#### Source records ####

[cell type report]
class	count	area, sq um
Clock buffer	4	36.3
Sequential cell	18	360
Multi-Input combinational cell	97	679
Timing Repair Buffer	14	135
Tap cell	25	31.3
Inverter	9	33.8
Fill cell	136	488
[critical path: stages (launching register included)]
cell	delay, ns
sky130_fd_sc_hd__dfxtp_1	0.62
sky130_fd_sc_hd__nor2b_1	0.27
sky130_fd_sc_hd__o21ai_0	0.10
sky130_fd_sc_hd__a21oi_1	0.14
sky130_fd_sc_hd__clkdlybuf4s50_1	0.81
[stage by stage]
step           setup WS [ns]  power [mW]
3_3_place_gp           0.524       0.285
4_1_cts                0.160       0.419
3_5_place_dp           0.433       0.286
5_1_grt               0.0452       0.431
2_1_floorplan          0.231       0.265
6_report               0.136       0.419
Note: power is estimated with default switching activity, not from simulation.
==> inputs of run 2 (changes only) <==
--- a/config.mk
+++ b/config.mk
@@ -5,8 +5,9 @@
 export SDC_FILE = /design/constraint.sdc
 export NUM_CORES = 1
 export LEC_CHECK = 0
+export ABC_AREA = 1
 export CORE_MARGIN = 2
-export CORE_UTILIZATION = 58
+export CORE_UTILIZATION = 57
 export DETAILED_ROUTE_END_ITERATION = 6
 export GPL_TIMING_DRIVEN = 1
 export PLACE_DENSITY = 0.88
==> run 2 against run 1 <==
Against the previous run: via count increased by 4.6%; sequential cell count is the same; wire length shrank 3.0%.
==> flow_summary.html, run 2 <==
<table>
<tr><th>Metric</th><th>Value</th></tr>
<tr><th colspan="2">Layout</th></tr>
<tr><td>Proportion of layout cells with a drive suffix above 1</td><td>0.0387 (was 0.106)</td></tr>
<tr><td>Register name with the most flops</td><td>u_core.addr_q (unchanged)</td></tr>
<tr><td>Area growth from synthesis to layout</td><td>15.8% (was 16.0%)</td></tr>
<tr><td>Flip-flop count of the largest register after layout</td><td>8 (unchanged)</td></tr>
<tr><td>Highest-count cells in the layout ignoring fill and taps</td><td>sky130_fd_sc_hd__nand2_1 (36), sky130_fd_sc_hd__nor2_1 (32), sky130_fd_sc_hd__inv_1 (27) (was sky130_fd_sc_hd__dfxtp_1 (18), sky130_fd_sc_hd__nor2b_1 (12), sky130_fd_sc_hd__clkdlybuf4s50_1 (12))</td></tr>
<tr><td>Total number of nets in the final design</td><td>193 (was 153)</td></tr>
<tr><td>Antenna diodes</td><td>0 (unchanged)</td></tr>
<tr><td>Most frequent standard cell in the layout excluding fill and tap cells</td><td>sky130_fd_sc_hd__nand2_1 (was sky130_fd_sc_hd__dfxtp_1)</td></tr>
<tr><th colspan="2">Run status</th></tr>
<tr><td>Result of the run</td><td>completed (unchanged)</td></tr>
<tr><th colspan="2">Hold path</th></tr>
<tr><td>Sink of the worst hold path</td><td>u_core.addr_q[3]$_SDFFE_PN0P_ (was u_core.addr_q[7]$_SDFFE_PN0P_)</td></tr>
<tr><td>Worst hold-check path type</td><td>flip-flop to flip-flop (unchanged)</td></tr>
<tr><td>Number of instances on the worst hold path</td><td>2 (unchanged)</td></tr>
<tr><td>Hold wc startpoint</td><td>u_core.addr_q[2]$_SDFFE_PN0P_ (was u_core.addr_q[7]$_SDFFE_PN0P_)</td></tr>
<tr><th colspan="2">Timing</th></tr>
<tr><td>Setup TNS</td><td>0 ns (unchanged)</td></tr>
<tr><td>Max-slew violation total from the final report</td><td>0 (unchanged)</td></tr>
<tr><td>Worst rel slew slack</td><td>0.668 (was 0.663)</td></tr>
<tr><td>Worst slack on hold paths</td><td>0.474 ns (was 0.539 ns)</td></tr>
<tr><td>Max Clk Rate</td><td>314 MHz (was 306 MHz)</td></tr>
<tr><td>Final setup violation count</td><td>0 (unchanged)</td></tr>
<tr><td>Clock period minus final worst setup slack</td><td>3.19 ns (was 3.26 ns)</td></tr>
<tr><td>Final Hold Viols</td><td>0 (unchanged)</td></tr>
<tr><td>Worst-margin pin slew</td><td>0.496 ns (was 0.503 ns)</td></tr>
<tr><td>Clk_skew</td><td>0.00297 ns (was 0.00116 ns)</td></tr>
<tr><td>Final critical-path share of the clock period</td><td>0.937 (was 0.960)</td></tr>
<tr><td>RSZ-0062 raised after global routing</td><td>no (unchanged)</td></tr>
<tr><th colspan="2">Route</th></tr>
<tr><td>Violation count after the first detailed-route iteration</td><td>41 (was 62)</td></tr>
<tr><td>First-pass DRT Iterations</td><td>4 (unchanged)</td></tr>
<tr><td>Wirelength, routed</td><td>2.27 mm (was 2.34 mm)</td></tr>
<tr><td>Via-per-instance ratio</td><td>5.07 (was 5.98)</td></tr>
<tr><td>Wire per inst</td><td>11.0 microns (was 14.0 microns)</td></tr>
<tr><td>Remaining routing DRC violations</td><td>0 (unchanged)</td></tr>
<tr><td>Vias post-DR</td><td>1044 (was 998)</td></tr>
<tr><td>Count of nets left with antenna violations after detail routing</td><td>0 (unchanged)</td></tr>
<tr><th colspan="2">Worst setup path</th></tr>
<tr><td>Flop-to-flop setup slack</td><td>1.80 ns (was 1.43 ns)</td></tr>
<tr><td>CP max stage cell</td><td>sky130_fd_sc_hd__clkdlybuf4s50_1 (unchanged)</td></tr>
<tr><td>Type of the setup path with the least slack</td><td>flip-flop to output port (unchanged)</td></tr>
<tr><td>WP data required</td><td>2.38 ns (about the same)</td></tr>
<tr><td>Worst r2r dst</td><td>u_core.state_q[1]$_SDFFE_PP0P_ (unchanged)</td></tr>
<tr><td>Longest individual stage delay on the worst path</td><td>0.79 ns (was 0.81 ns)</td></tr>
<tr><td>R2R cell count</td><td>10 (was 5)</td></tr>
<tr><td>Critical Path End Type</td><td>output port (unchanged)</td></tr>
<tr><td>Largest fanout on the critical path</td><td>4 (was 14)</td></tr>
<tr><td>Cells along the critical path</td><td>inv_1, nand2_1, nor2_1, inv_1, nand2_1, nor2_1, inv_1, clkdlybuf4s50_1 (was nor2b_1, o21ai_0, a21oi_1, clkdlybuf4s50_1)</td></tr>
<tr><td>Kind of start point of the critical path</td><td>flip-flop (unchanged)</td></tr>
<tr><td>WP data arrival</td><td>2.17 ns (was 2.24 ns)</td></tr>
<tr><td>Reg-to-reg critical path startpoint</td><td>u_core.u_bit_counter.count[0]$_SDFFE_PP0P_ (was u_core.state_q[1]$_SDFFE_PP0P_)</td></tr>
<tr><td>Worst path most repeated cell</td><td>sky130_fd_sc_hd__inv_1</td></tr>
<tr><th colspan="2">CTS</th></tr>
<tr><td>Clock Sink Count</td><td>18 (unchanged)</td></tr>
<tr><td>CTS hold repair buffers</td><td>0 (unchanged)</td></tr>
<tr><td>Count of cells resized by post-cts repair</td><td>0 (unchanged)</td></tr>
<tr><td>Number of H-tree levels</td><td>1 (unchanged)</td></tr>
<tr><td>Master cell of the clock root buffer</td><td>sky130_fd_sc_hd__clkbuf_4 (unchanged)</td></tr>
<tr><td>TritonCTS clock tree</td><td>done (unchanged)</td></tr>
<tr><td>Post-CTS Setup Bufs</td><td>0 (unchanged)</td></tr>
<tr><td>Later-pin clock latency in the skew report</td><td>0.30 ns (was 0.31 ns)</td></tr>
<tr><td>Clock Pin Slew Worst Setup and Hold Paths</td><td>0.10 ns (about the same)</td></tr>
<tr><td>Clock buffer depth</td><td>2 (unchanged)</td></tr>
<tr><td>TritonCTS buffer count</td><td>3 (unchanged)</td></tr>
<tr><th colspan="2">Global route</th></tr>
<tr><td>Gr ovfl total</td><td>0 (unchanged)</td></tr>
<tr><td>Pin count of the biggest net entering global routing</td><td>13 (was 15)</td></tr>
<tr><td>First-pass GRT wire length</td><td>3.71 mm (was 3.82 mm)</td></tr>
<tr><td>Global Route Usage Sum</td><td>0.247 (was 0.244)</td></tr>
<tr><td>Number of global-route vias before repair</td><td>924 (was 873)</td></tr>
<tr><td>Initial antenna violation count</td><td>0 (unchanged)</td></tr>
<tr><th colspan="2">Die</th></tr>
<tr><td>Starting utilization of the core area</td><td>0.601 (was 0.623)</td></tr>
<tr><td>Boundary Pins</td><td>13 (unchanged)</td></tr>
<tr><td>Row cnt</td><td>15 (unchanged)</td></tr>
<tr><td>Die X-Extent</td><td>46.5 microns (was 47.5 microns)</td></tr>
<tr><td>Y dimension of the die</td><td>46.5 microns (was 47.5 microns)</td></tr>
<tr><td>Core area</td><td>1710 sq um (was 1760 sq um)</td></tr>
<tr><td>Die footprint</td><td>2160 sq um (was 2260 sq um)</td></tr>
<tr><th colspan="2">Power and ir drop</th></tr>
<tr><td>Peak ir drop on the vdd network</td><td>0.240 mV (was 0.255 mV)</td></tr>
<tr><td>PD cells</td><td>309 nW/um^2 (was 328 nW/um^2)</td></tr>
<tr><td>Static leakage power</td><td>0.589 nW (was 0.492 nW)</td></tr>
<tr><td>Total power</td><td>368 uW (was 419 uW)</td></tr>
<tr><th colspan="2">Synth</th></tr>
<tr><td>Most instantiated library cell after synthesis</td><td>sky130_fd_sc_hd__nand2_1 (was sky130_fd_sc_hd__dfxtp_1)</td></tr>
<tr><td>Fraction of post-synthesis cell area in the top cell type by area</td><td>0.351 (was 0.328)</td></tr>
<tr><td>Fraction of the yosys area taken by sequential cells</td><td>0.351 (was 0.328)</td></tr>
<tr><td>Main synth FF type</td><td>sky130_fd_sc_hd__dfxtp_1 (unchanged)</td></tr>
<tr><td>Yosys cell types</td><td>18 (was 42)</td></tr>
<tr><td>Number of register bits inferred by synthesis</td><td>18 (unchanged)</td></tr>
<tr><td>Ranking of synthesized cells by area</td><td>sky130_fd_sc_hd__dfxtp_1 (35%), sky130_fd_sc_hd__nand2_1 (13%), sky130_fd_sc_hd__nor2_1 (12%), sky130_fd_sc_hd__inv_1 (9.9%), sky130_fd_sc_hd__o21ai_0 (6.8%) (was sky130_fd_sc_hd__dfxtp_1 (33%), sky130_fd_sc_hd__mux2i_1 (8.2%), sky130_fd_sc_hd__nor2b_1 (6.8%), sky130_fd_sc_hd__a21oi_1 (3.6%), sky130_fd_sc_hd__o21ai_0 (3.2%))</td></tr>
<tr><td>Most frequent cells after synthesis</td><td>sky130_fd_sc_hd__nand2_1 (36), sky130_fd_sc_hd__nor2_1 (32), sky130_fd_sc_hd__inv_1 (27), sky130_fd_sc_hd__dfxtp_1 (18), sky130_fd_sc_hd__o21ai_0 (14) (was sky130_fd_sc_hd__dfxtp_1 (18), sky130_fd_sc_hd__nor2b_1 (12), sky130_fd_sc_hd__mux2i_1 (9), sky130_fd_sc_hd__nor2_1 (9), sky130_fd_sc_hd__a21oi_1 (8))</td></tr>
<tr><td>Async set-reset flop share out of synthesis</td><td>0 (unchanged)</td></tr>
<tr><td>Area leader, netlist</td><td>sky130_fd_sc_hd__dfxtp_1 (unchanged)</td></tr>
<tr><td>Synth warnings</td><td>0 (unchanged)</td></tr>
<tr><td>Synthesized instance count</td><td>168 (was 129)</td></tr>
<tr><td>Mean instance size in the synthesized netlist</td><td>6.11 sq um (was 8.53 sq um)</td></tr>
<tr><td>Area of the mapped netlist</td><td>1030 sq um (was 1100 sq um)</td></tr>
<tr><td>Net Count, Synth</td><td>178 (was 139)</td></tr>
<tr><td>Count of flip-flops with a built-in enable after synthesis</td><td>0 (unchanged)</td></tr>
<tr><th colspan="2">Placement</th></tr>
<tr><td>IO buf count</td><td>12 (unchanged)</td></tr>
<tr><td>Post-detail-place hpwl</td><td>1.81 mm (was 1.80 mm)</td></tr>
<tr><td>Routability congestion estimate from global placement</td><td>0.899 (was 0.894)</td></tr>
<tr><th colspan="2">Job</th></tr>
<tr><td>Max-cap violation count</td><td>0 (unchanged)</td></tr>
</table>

####

### Assignment
Print exactly the lines of the listing above starting at the line containing "<tr><td>Async set-reset flop" and ending at the line containing "<tr><td>Mean instance size", both included.

### Your response
<tr><td>Async set-reset flop share out of synthesis</td><td>0 (unchanged)</td></tr>
<tr><td>Area leader, netlist</td><td>sky130_fd_sc_hd__dfxtp_1 (unchanged)</td></tr>
<tr><td>Synth warnings</td><td>0 (unchanged)</td></tr>
<tr><td>Synthesized instance count</td><td>168 (was 129)</td></tr>
<tr><td>Mean instance size in the synthesized netlist</td><td>6.11 sq um (was 8.53 sq um)</td></tr>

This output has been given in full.